Costa and Co-Workers Explained:
Small De Novo CNVs as Biomarkers of Parental Exposure to Low Doses of Ionising Radiation of
Reference: Costa, E.O.A., Pinto, I.P., Gonçalves, M.W. et al. (2018) Small de novo CNVs as biomarkers of parental exposure to low doses of ionizing radiation of caesium-137, Journal Scientific Reports 8, 5914.
What were the research questions?
In 1987 in Goiania, Brazil, 249 people received varying doses of gamma radiation due to the accidental dispersion of the radioactive substance, caesium-137, into the environment. This raised the possibility that DNA mutations may form in the germ cells of exposed individuals, which in turn, could result in de novo (new) mutations in their offspring.
The researchers were interested in a type of de novo mutation called copy number variation (CNV); defined as gain or loss of a DNA segment of ≥50-1000 base-pairs. CNVs occur naturally with the frequency of occurrence varying from person to person and with exposure to environmental mutagens including ionising radiation.
The research team wanted to find out if the children of parents who received 200 mGy or less, would have CNVs that were similar or different to the children of unexposed parents. The authors also sought to demonstrate the potential of CNV germline mutations as biomarkers of parental radiation exposure.
How was the scientific problem approached?
The scientists took blood samples from parents (for whom at least one of them had received a dose of up to 200 mGy) and from their child or children. Newly arising (de novo) CNV mutations in the children were identified by comparing their DNA with that of their parents.
Blood samples were taken from the control families and so, CNV mutations for the controls were identified. Then the researchers were able to compare the two sets of CNVs in the exposed and control group of families.
What did the research involve?
The group being studied was composed of 12 families (40 people) containing at least one parent who was exposed to radiation from caesium-137. The control group was composed of 8 family trios (father, mother and child - 24 people) from Goiania with no history of medical, occupational or accidental exposure to radiation.
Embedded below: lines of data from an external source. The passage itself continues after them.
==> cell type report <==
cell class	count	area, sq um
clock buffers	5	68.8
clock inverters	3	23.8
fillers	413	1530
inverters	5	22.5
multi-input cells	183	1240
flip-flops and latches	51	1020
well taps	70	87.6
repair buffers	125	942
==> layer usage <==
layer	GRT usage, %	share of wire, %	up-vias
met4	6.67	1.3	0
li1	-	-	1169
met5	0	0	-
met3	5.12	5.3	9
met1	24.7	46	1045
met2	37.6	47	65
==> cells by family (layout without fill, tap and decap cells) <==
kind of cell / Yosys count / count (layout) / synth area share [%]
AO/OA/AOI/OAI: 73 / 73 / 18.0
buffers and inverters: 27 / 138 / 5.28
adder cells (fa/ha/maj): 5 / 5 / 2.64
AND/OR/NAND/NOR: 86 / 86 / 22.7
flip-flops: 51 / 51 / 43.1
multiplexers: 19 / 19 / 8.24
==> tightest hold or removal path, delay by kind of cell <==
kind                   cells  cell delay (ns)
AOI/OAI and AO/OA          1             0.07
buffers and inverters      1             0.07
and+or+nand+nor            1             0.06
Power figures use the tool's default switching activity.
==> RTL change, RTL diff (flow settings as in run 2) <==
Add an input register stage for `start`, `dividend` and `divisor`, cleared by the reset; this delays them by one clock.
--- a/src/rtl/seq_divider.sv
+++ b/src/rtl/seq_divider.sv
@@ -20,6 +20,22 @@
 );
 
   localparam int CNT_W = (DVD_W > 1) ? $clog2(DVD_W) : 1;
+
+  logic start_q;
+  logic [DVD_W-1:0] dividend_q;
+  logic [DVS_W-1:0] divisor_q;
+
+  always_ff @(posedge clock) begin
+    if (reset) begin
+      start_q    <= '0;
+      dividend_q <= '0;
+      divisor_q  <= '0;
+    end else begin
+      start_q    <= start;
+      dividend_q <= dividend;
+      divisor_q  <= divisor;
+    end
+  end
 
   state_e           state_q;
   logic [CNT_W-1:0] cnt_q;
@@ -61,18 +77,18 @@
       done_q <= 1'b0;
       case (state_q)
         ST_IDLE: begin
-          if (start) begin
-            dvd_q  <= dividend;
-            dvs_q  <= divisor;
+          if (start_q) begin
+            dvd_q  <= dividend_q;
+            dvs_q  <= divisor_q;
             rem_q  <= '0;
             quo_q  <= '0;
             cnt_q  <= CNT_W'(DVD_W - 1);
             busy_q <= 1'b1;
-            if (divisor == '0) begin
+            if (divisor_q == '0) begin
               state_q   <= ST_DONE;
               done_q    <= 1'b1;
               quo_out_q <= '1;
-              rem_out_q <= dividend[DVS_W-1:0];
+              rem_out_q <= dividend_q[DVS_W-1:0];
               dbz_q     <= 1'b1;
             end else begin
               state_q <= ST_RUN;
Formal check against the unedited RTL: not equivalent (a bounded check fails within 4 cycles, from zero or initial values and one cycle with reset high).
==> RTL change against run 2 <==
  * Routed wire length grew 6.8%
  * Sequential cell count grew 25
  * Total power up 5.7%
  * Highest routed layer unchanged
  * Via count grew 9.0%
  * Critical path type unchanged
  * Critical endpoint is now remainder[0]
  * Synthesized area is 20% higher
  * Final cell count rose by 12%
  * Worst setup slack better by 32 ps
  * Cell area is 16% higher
**config.mk**
```make
export PLATFORM = sky130hd
export DESIGN_NAME = fifo_write_arbiter
export DESIGN_NICKNAME = d
export VERILOG_FILES = /design/src/rtl/fifo_pkg.sv /design/src/rtl/rr_arbiter.sv /design/src/rtl/fifo_write_arbiter.sv
export SDC_FILE = /design/constraint.sdc
export NUM_CORES = 1
export LEC_CHECK = 0
export BUFFER_PORTS_ARGS = -buffer_cell sky130_fd_sc_hd__buf_2
export CAP_MARGIN = 15
export CORE_MARGIN = 2
export CORE_UTILIZATION = 40
export CTS_CLUSTER_SIZE = 10
export DETAILED_ROUTE_END_ITERATION = 10
export PLACE_DENSITY_LB_ADDON = 0.25
export SLEW_MARGIN = 0
export SYNTH_ARGS = -nofsm -noshare
export SYNTH_HDL_FRONTEND = slang
export SYNTH_SLANG_ARGS = --single-unit
```
**constraint.sdc**
```tcl
create_clock -name clk -period 5 [get_ports clk]
set_input_delay 0.25 -clock clk [delete_from_list [all_inputs] [get_ports clk]]
set_output_delay 0.25 -clock clk [all_outputs]
set_load 0.02 [all_outputs]
```
**src/rtl/fifo_pkg.sv**
```systemverilog
// Shared definitions for the FIFO write arbiter: header tag default, byte
// width, FSM state encoding and the record-length helper.
package fifo_pkg;

  localparam logic [3:0] HEADER_TAG_DEFAULT = 4'hA;
  localparam int         BYTE_W             = 8;

  typedef enum logic [1:0] {
    ST_IDLE    = 2'd0,
    ST_HEADER  = 2'd1,
    ST_PAYLOAD = 2'd2,
    ST_DONE    = 2'd3
  } wr_state_e;

  // Number of payload bytes carried by one record of data_w bits.
  function automatic int bytes_per_record(input int data_w);
    return data_w / BYTE_W;
  endfunction

endpackage

```
**src/rtl/rr_arbiter.sv**
```systemverilog
// Combinational round-robin picker: starting just after the last granted
// index and wrapping modulo N_REQ, the first eligible requester wins.
module rr_arbiter
  import fifo_pkg::*;
#(
  parameter int N_REQ = 3
) (
  input  logic [N_REQ-1:0] eligible,
  input  logic [1:0]       last,
  output logic             grant_valid,
  output logic [1:0]       grant_idx
);

  int   cand_s;
  logic hit_s;

  // Walk last+1, last+2, ... and keep the first eligible candidate.
  always_comb begin
    grant_valid = 1'b0;
    grant_idx   = 2'd0;
    cand_s      = 0;
    hit_s       = 1'b0;
    for (int k = 1; k <= N_REQ; k++) begin
      cand_s      = (int'(last) + k >= N_REQ) ? int'(last) + k - N_REQ : int'(last) + k;
      hit_s       = ~grant_valid & (|(eligible & (N_REQ'(1'b1) << cand_s)));
      grant_idx   = hit_s ? 2'(cand_s) : grant_idx;
      grant_valid = grant_valid | hit_s;
    end
  end

endmodule

```
**src/rtl/fifo_write_arbiter.sv**
```systemverilog
// Shares the byte-wide serial-out FIFO between N_REQ record producers.
// A granted record is latched, then written as one tag header byte followed
// by the payload MSB-first, stalling on fifo_full. The served requester gets
// a one-cycle done pulse and is masked for the following IDLE cycle so a late
// req drop does not cause a second grant.
module fifo_write_arbiter
  import fifo_pkg::*;
#(
  parameter int         N_REQ      = 3,
  parameter int         DATA_W     = 48,
  parameter logic [3:0] HEADER_TAG = HEADER_TAG_DEFAULT,
  parameter int         CNT_W      = 16
) (
  input  logic                    clk,
  input  logic                    rst_n,
  input  logic                    enable,
  input  logic [N_REQ-1:0]        req,
  input  logic [N_REQ*DATA_W-1:0] data,
  input  logic                    fifo_full,
  output logic                    fifo_wr_en,
  output logic [7:0]              fifo_din,
  output logic [N_REQ-1:0]        done,
  output logic                    busy,
  output logic [1:0]              grant_id,
  output logic [CNT_W-1:0]        record_count
);

  localparam int BYTES  = bytes_per_record(DATA_W);
  localparam int BCNT_W = $clog2(BYTES + 1);

  wr_state_e          state_r;
  logic [1:0]         last_r;
  logic [N_REQ-1:0]   mask_r;
  logic [DATA_W-1:0]  shift_r;
  logic [BCNT_W-1:0]  byte_cnt_r;
  logic [1:0]         grant_id_r;
  logic [N_REQ-1:0]   done_r;
  logic               busy_r;
  logic [CNT_W-1:0]   count_r;

  logic [N_REQ-1:0]   eligible_s;
  logic               grant_valid_s;
  logic [1:0]         grant_idx_s;
  logic               wr_en_s;
  logic [7:0]         din_s;

  assign eligible_s = req & ~mask_r;

  rr_arbiter #(
    .N_REQ (N_REQ)
  ) u_rr (
    .eligible    (eligible_s),
    .last        (last_r),
    .grant_valid (grant_valid_s),
    .grant_idx   (grant_idx_s)
  );

  // Byte presented to the FIFO; only the HEADER and PAYLOAD states write.
  always_comb begin
    wr_en_s = 1'b0;
    din_s   = 8'h00;
    case (state_r)
      ST_HEADER: begin
        din_s   = {HEADER_TAG, 2'b00, grant_id_r};
        wr_en_s = ~fifo_full;
      end
      ST_PAYLOAD: begin
        din_s   = shift_r[DATA_W-1 -: BYTE_W];
        wr_en_s = ~fifo_full;
      end
      default: begin
        din_s   = 8'h00;
        wr_en_s = 1'b0;
      end
    endcase
  end

  // Record FSM: grant, header, payload shift-out, done pulse and counters.
  always_ff @(posedge clk) begin
    if (!rst_n) begin
      state_r    <= ST_IDLE;
      last_r     <= 2'(N_REQ - 1);
      mask_r     <= '0;
      shift_r    <= '0;
      byte_cnt_r <= '0;
      grant_id_r <= 2'd0;
      done_r     <= '0;
      busy_r     <= 1'b0;
      count_r    <= '0;
    end else begin
      case (state_r)
        ST_IDLE: begin
          done_r <= '0;
          mask_r <= '0;
          if (enable && grant_valid_s) begin
            grant_id_r <= grant_idx_s;
            last_r     <= grant_idx_s;
            shift_r    <= data[grant_idx_s*DATA_W +: DATA_W];
            byte_cnt_r <= '0;
            busy_r     <= 1'b1;
            state_r    <= ST_HEADER;
          end
        end
        ST_HEADER: begin
          if (wr_en_s) begin
            state_r <= ST_PAYLOAD;
          end
        end
        ST_PAYLOAD: begin
          if (wr_en_s) begin
            shift_r    <= {shift_r[DATA_W-BYTE_W-1:0], {BYTE_W{1'b0}}};
            byte_cnt_r <= byte_cnt_r + BCNT_W'(1);
            if (byte_cnt_r == BCNT_W'(BYTES - 1)) begin
              done_r  <= N_REQ'(1'b1) << grant_id_r;
              state_r <= ST_DONE;
            end
          end
        end
        ST_DONE: begin
          done_r  <= '0;
          mask_r  <= N_REQ'(1'b1) << grant_id_r;
          count_r <= count_r + CNT_W'(1);
          busy_r  <= 1'b0;
          state_r <= ST_IDLE;
        end
        default: begin
          done_r  <= '0;
          busy_r  <= 1'b0;
          state_r <= ST_IDLE;
        end
      endcase
    end
  end

  assign fifo_wr_en   = wr_en_s;
  assign fifo_din     = din_s;
  assign done         = done_r;
  assign busy         = busy_r;
  assign grant_id     = grant_id_r;
  assign record_count = count_r;

endmodule

```
### Word-level counts from Yosys, hierarchy flattened

Cells that the tools add are included.

* output and inout port bits: 31
* word-level logic and storage cells: 86
* register bits after elaboration: 80
* input bits: 151

* add/sub/neg operators: 8
* equal/unequal tests: 8
* shifts and indexed selects: 5
* multipliers: 1
* reduce and logical (&&, ||, !) cells: 15
* bitwise gates (word level): 12
* multiplexer cells: 25
* magnitude comparators: 3

Operators by type and width (count)
* 144-bit by 9-bit indexed part select with 48-bit output: 1
* 32-bit two-way mux: 3
* 48-bit two-way mux: 2
* 48-bit case mux with 2 select lines: 1
* 1-bit by 32-bit << shifter with 3-bit output (first input constant): 3
* 32-bit by 3-bit subtractor with 32-bit output (second input constant): 3
* 32-bit by 3-bit >= comparator with 1-bit output (second input constant): 2
* 3-bit case mux with 2 select lines: 3
* 16-bit by 1-bit adder with 16-bit output (second input constant): 1
* 8-bit case mux with 2 select lines: 1
* 2-bit two-way mux: 7
* 3-bit AND: 4
* 3-bit two-way mux: 4
* 3-bit OR reduction: 3
* 2-bit inequality test (second input constant): 4
* 2-bit case mux with 4 select lines: 1
* 2-bit by 2-bit adder with 3-bit output (second input constant): 2
* 3-bit AND reduction: 2
* 2-bit nonzero test: 3
* 2-bit == test (second input constant): 2
* 2-bit by 2-bit multiplier with 4-bit output (second input constant): 1
* 2-bit AND reduction: 2
* 4-bit AND reduction: 1
* 2-bit OR reduction: 2
* 14 further kinds: 19

### Longest topological paths before layout

Gate-level depths: netlist (run 1).

* depth after elaboration: 16
* depth in mapped cells: 12
* gate-level depth less buffers: 9

### Cells and area by module

Synthesis (run 1) repeated with hierarchy kept, for this count alone.

* cell total of the unflattened synthesis: 523
* area, all modules: 4934.7 um^2

By module, submodules not included
* fifo_write_arbiter: instances 1, sequential area each 1581.5 um^2, cells an instance 502, area an instance 4768.3 um^2
* rr_arbiter: instances 1, sequential area each 0.0 um^2, cells an instance 21, area an instance 166.4 um^2

### Worst setup path after synthesis (run 1)

Ideal clock, no wire load.

* path kind: register to register
* from: reg last_r[0]
* to: reg shift_r[0]
* required time: 4.876 ns
* cell stages (with the launch flop): 12
* clock period less this slack: 2.555 ns
* setup time: 0.124 ns
* path buffers: 2
* arrival time: 2.431 ns
* setup slack: 2.445 ns
* cells stage by stage: dfxtp_1 -> inv_1 -> ha_1 -> and3b_1 -> a221oi_4 -> nor2_1 -> a311o_1 -> buf_6 -> buf_8 -> mux2_4 -> a22oi_2 -> o2bb2ai_1

* word-level cells in the longest chain between the ends: 16
* elaborated cells on any way between the ends: 37
* those cells by class: 6 x add/sub; 1 x mul; 3 x order compare; 1 x eq/ne; 4 x shift; 8 x mux; 9 x bitwise; 5 x reduce/logical

Ends and longest elaborated chain
* start, declared: RTL line fifo_write_arbiter.sv:32 `logic [1:0] last_r;`
* start signal, assigned: RTL line fifo_write_arbiter.sv:82 `last_r <= 2'(N_REQ - 1);`
* start signal, assigned: RTL line fifo_write_arbiter.sv:97 `last_r <= grant_idx_s;`
* 2-bit by 1-bit adder with 3-bit output: RTL line rr_arbiter.sv:24 `cand_s = (int'(last) + k >= N_REQ) ? int'(last) + k - N_REQ : int'(last) + k;`
* 32-bit by 3-bit subtractor with 32-bit output / 3-bit by 2-bit >= comparator with 1-bit output (equally long branches): RTL line rr_arbiter.sv:24
* 32-bit two-way mux: RTL line rr_arbiter.sv:24
* 1-bit by 32-bit << shifter with 3-bit output: RTL line rr_arbiter.sv:25 `hit_s = ~grant_valid & (|(eligible & (N_REQ'(1'b1) << cand_s)));`
* 3-bit AND: RTL line rr_arbiter.sv:25
* 3-bit OR reduction: RTL line rr_arbiter.sv:25
* 1-bit inverter: RTL line rr_arbiter.sv:25
* 1-bit AND: RTL line rr_arbiter.sv:25
* 1-bit bitwise OR: RTL line rr_arbiter.sv:27 `grant_valid = grant_valid | hit_s;`
* 1-bit inverter: RTL line rr_arbiter.sv:25
* 1-bit AND: RTL line rr_arbiter.sv:25
* 2-bit two-way mux: RTL line rr_arbiter.sv:26 `grant_idx = hit_s ? 2'(cand_s) : grant_idx;`
* 2-bit by 2-bit multiplier with 4-bit output: RTL line fifo_write_arbiter.sv:98 `shift_r <= data[grant_idx_s*DATA_W +: DATA_W];`
* 144-bit by 9-bit indexed part select with 48-bit output: RTL line fifo_write_arbiter.sv:98
* 48-bit two-way mux: RTL line fifo_write_arbiter.sv:95 `if (enable && grant_valid_s) begin`
* 48-bit case mux with 2 select lines: RTL line fifo_write_arbiter.sv:91 `case (state_r)`
* end signal, assigned: RTL line fifo_write_arbiter.sv:98
* end signal, assigned: RTL line fifo_write_arbiter.sv:111 `shift_r <= {shift_r[DATA_W-BYTE_W-1:0], {BYTE_W{1'b0}}};`
* end, declared: RTL line fifo_write_arbiter.sv:34 `logic [DATA_W-1:0] shift_r;`

Parallel ways exist; a longest one is shown, timed or not. The select of a mux whose other input is x is not followed.
A chain may end at the register's enable or synchronous reset.

### Worst setup path in the final report (run 1)

* from: reg last_r[0]
* to: reg shift_r[24]

Same word-level chain as after synthesis.

==> flow_summary.json, run 1 <==
{
  "p_sw_mw": 2.01,
  "hold_buffers": 0,
  "syn_avg_cell_area_um2": 8.65,
  "rsz0062_at_grt": "false",
  "crit_required_ps": 5210,
  "gp_congestion": 0.876,
  "ant_nets": 0,
  "synth_warnings": 0,
  "yosysTopAreaCell": "dfxtp_1",
  "rows": 40,
  "drv_slew": 0,
  "core_mm2": 0.0121,
  "tns_ps": 0,
  "area_growth_pct": 25.4,
  "synth.cell_area_mm2": 0.00498,
  "cts_tree": "yes",
  "final.fill_count": 1172,
  "status": "complete, no violations",
  "placedCellCount": 875,
  "hold_violations": 0,
  "cpMaxStageDelayCell": "a31o_2",
  "tightestPinTransition_ps": 1120,
  "grt_usage": 0.201,
  "initial_core_util": 0.413,
  "p_sw_frac": 0.462,
  "max-cap-violations": 0,
  "layout-drive-gt1-share": 0.317,
  "post_cts_buffers": 0,
  "power_density_mw_per_mm2": 696,
  "netlist_top_cells_count": "dfxtp_1, o21ai_0, mux2i_1, nor2_1, a31oi_1",
  "pwr-share-clk": 0.165,
  "fin_crit_sh": 0.766,
  "clk_pin_slew_worst_paths_ps": 60,
  "arrival_ps": 4050,
  "totalWireLength_um": 13900,
  "crit_fanout": 28,
  "cts-root-buf": "clkbuf_16",
  "synth_seq_cells": 79,
  "clockBufferDepth": 2,
  "critical-path-top-delay-family": "compound AO/OA/AOI/OAI gates",
  "die_h_um": 116,
  "synthesis.nets": 737,
  "cp-end-kind": "register",
  "io_buffers": 181,
  "htreeDepth": 3,
  "fin_nets": 880,
  "synth_flop_cell": "dfxtp_1",
  "ir_drop_uv": 481,
  "cts_made_buffers": 9,
  "grt_max_degree": 117,
  "r2r-end": "shift_r[24]",
  "antenna_found_initial": 1,
  "setup_slack_ps": 1170,
  "holdPathEnd": "shift_r[4]",
  "critPathMaxStageDelay_ps": 830,
  "layout_min_cycle_time_ps": 3830,
  "finalSetupViolations": 0,
  "first_global_vias": 4622,
  "drt_iter0_drc": 262,
  "power_mw": 4.35,
  "pin_count": 182,
  "ys_types": 52,
  "place_ws_ps": 1240,
  "r2r_cells": 10,
  "via_per_inst": 5.49,
  "final-instance-count-excl-fill": 891,
  "wl_per_cell_um": 15.6,
  "dp_hpwl_um": 9820,
  "antennaDiodeCount": 0,
  "synth.most_common_cell": "dfxtp_1",
  "path_cells": "inv_1 > ha_1 > nor3b_1 > a221o_1 > o32ai_2 > a31o_2 > buf_4 > mux2i_1 > o21ai_1 > a32o_1",
  "clock-sinks": 79,
  "reg2reg_from": "last_r[0]",
  "drt_pre_antenna_iters": 5,
  "critPathLaunchType": "register",
  "crit_buf_inv": 2,
  "crit_type": "register to register",
  "hold_class": "input pin to register",
  "synth_area_leaders": "dfxtp_1, mux2i_1, a32o_1, a31oi_1, o21ai_0",
  "drc": 0,
  "die_w_um": 116,
  "vias": 4893,
  "pwr-share-seq": 0.198,
  "power_leakage_nw": 2.62,
  "async_reset_ff_frac": 0,
  "max_clock_freq_mhz": 261,
  "holdPathStages": 3,
  "insertion_delay_ps": 330,
  "synth_top_area_frac": 0.317,
  "grt_pass1_wl_um": 21600,
  "finalClockSkew_ps": 5.87,
  "synth_edf_count": 0,
  "synthCells": 576,
  "slew_headroom": 0.252,
  "combPwrFrac": 0.637,
  "overflow": 0,
  "holdCritStartpoint": "data[100]",
  "cts_resized": 0,
  "synth-seq-area-share": 0.317,
  "p_int_mw": 2.34,
  "reg2reg_slack_ps": 1170,
  "dieArea_mm2": 0.0134
}
-- area by class of cell --
cell class	count	area (um2)	area share
clock inverters	3	65.1	0.0104
multi-input cells	429	3100	0.496
well taps	168	210	0.0337
inverters	12	45.0	0.00721
clock buffers	12	267	0.0427
flip-flops and latches	79	1580	0.253
repair buffers	188	981	0.157
-- logic make-up (layout without fill, tap and decap cells) --
logic type	count (synthesis)	count (layout)	synth area share
buffers and inverters	68	215	0.0670
AND/OR/NAND/NOR	131	131	0.138
AO/OA/AOI/OAI	222	222	0.315
XOR/XNOR	12	12	0.0211
flip-flops	79	79	0.317
adder cells (fa/ha/maj)	10	10	0.0251
multiplexers	54	54	0.117
-- power groups by stage --
stage	combinational [mW]	clock (mW)	sequential, mW
2_1_floorplan	2.26	0	0.859
3_3_place_gp	2.66	0	0.867
3_5_place_dp	2.74	0	0.870
4_1_cts	2.75	0.734	0.859
5_1_grt	3.04	0.761	0.875
6_report	2.77	0.719	0.859
-- layout by cell type (no fill, tap or decap), types with 4 or more instances in the layout --
cell,Yosys,routed
nand3b_1,4,4
inv_1,12,12
ha_1,10,9
mux2_4,8,8
xnor2_1,10,10
and3_1,4,4
a31oi_1,42,41
a32o_1,40,40
clkbuf_16,0,9
or3_1,5,5
a22oi_2,8,8
a21boi_0,6,6
o2bb2ai_1,8,8
o21ai_0,51,51
nor2b_1,16,16
buf_4,3,7
o21ai_1,40,39
mux2i_1,46,46
and2_1,17,17
nor2_1,46,46
nand3_1,9,9
dfxtp_1,79,79
buf_2,9,180
a21oi_1,6,6
nand2_1,16,16
-- metal layers --
metal  global-route usage  share of wire  vias up
met2                0.336           0.47      160
li1                     -              -     2447
met4               0.0643          0.011        2
met3               0.0288          0.055       15
met1                0.269           0.46     2269
met5                    0        0.00094        -
-- worst max path at each step --
stage | endpoint | cells after the start | startpoint
global route | shift_r[26] | 10 | last_r[0]
CTS | shift_r[24] | 10 | last_r[0]
finish | shift_r[24] | 10 | last_r[0]
floorplan | shift_r[0] | 11 | last_r[0]
detailed placement | shift_r[24] | 10 | last_r[0]
global placement | shift_r[24] | 10 | last_r[0]
-- sequential cells by signal, summed over array words and instances, names as in the netlist --
register / count
byte_cnt_r: 3
shift_r: 48
last_r: 2
busy: 1
state_r: 2
done: 3
mask_r: 3
grant_id: 1
record_count: 16
-- stage by stage --
stage	instance area (um2)	utilization	hold WS (ps)
finish	6250	0.518	205
global route	6250	0.518	218
CTS	6220	0.516	196
detailed placement	5890	0.488	445
global placement	5890	0.488	447
floorplan	4980	-	427
-- worst min-delay path: cells and delay by family --
kind	cells	cell delay [ps]
AOI/OAI and AO/OA	2	160
buffers and inverters	1	80
No activity file was read; power rests on OpenSTA's default activity.
==> inputs of run 2 (changes only) <==
ABC_AREA = 1   (was not set)
clock period = 3.75 ns   (was 5 ns; I/O delays follow)
==> run 2 against run 1 <==
Wire length is 11% higher. Critical endpoint is now shift_r[30]. Worst setup slack worse by 360 ps. Non-clock buffer count stayed put. Sequential share of layout area is 2.0 points lower. Flip-flop and latch count stayed put. Total power is 36% higher.
==> flow_summary.json, run 2 <==
{
  "cpMaxStageDelayCell": "dfxtp_1",
  "vias": 6208,
  "drc": 0,
  "first_global_vias": 5529,
  "via_per_inst": 4.86,
  "holdCritStartpoint": "data[96]",
  "tightestPinTransition_ps": 1110,
  "grt_max_degree": 81,
  "finalClockSkew_ps": 7.51,
  "holdPathEnd": "shift_r[0]",
  "highest_layer": "met4",
  "drt_pre_antenna_iters": 5,
  "power_leakage_nw": 3.47,
  "slew_headroom": 0.256,
  "clockBufferDepth": 2,
  "hold_violations": 0,
  "ys_types": 30,
  "totalWireLength_um": 15500,
  "synth_flop_cell": "dfxtp_1",
  "reg2reg_slack_ps": 810,
  "syn_avg_cell_area_um2": 5.86,
  "synth_area_leaders": "dfxtp_1, nand2_1, nor2_1, nand3_1, a21oi_1",
  "cts_resized": 0,
  "area_growth_pct": 21.4,
  "r2r_cells": 15,
  "fin_nets": 1252,
  "fin_crit_sh": 0.784,
  "cts-root-buf": "clkbuf_16",
  "arrival_ps": 3120,
  "grt_pass1_wl_um": 25400,
  "layout-drive-gt1-share": 0.205,
  "path_cells": "inv_1 > ha_1 > inv_2 > nand3_2 > inv_1 > nor2_2 > nand3_1 > nand2_1 > nor2_4 > buf_12 > nor2_1 > nor2_1 > nand2_1 > nand2_1 > a21oi_1",
  "met2_length_um": 6820,
  "overflow": 0,
  "cts_made_buffers": 9,
  "crit_type": "register to register",
  "critPathLaunchType": "register",
  "initial_core_util": 0.406,
  "max-cap-violations": 0,
  "cts_tree": "yes",
  "dieArea_mm2": 0.0149,
  "hold_class": "input pin to register",
  "final-instance-count-excl-fill": 1277,
  "post_cts_buffers": 0,
  "worst_hold_slack_ps": 207,
  "insertion_delay_ps": 340,
  "status": "complete, no violations",
  "ant_nets": 0,
  "htreeDepth": 3,
  "synth-seq-area-share": 0.283,
  "dp_hpwl_um": 10900,
  "layout_min_cycle_time_ps": 2940,
  "clock-sinks": 79,
  "max_clock_freq_mhz": 340,
  "synth_top_area_frac": 0.283,
  "pin_count": 182,
  "hold_buffers": 0,
  "synth_seq_cells": 79,
  "largest-register": "shift_r",
  "rows": 43,
  "finalSetupViolations": 0,
  "synth.cell_area_mm2": 0.00559,
  "r2r-end": "shift_r[30]",
  "synthesis.nets": 1115,
  "power_density_mw_per_mm2": 869,
  "grt_usage": 0.208,
  "crit_required_ps": 3930,
  "drt_iter0_drc": 339,
  "tns_ps": 0,
  "reg2reg_from": "last_r[0]",
  "crit_fanout": 64,
  "final_common_cell": "nand2_1",
  "final_cell_mix": "nand2_1, nor2_1, buf_2",
  "synth_warnings": 0,
  "holdPathStages": 5,
  "async_reset_ff_frac": 0,
  "largest_reg_flops": 48,
  "synth.most_common_cell": "nand2_1",
  "clk_pin_slew_worst_paths_ps": 60,
  "gp_congestion": 0.811,
  "placedCellCount": 1260,
  "drv_slew": 0,
  "final.fill_count": 1533,
  "rsz0062_at_grt": "false",
  "wl_per_cell_um": 12.1,
  "met3_length_um": 979,
  "crit_top_cell": "nand2_1",
  "io_buffers": 181,
  "yosysTopAreaCell": "dfxtp_1",
  "die_w_um": 122,
  "critPathMaxStageDelay_ps": 540,
  "antenna_found_initial": 0,
  "met1_length_um": 7410,
  "ir_drop_uv": 582,
  "synth_edf_count": 0,
  "cp-end-kind": "register",
  "netlist_top_cells_count": "nand2_1, nor2_1, nand3_1",
  "core_mm2": 0.0138,
  "die_h_um": 122,
  "synthCells": 954
}
run 2: cell count changes after synthesis, sizes merged, moves of 15 or more:
cell    delta
nand3    +101
nand3b    +44
mux2i     -46
and2      -17
a31oi     -42
o21ai     -76
inv       +72
nor2b     -18
a21oi     +69
a32o      -40
nand2    +220
buf       +15
nor2     +164
run 2: cell families after synthesis:
group | Yosys count | share of synthesized area
XOR/XNOR | 3 | 0.00470
AO/OA/AOI/OAI | 93 | 0.0845
flip-flops | 79 | 0.283
buffers and inverters | 148 | 0.117
adder cells (fa/ha/maj) | 10 | 0.0224
AND/OR/NAND/NOR | 621 | 0.488
run 2: how the worst max path moves through the flow:
| stage | startpoint | end | depth (start not counted) |
|---|---|---|---|
| detailed placement | last_r[0] | shift_r[47] | 16 |
| global route | last_r[0] | shift_r[15] | 16 |
| floorplan | last_r[0] | shift_r[27] | 18 |
| global placement | last_r[0] | shift_r[30] | 15 |
| finish | last_r[0] | shift_r[30] | 15 |
| CTS | last_r[0] | shift_r[28] | 16 |
run 2: report_power, final:
part,total (mW),leakage (nW),internal [mW],switching [mW]
sequential,1.34,0.646,1.15,0.188
combinational,3.68,2.69,1.27,2.41
clock,0.879,0.138,0.515,0.364
total,5.90,3.47,2.94,2.96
DNA from the blood of each participant was analysed using a technique called Chromosomal Microarray Analysis. This enables differing chromosomal variations, sizes, and genomic locations to be detected at a high resolution.
What did they find?
No statistical differences were found between the total number of CNV mutations (gains or losses) for the children of exposed parents compared to the control group. However, when considered as a proportion of the genome in terms of size of CNVs, a difference was seen. The total amount of DNA lost or gained was three times greater for the children of exposed adults than for the controls.
How did the researchers interpret their results?
The researchers have evaluated the Chromosomal Microarray Analysis technique to be a good way for detecting CNV and measured changes in the genome at a resolution as low as ~500 base pairs. They suggest that the mutation rate of de novo CNV, particularly genomic losses, to be a good biomarker of parental exposure.
The authors note that their data is consistent with the results produced by some researchers, however not all. They go onto suggest that parental exposure to doses below 0.2 Gy could prove harmful due to an increase in the de novo mutation rate in the offspring.
Who did this research?
This work was done by a team of researchers from the Pontifical Catholic University of Goias, the Goias State Human Cytogenetics and Molecular Genetics Laboratory, the Catholic University of Brasilia, the State University of Goias and the Federal University of Goias.
The total number of newly arising copy number mutations was the same for both the children of exposed parents and the children of unexposed controls.
As a proportion of the genome, children of exposed parents (<200 mGy from radioactive caesium) had copy number variation changes in their genome which were there times greater in size than control families.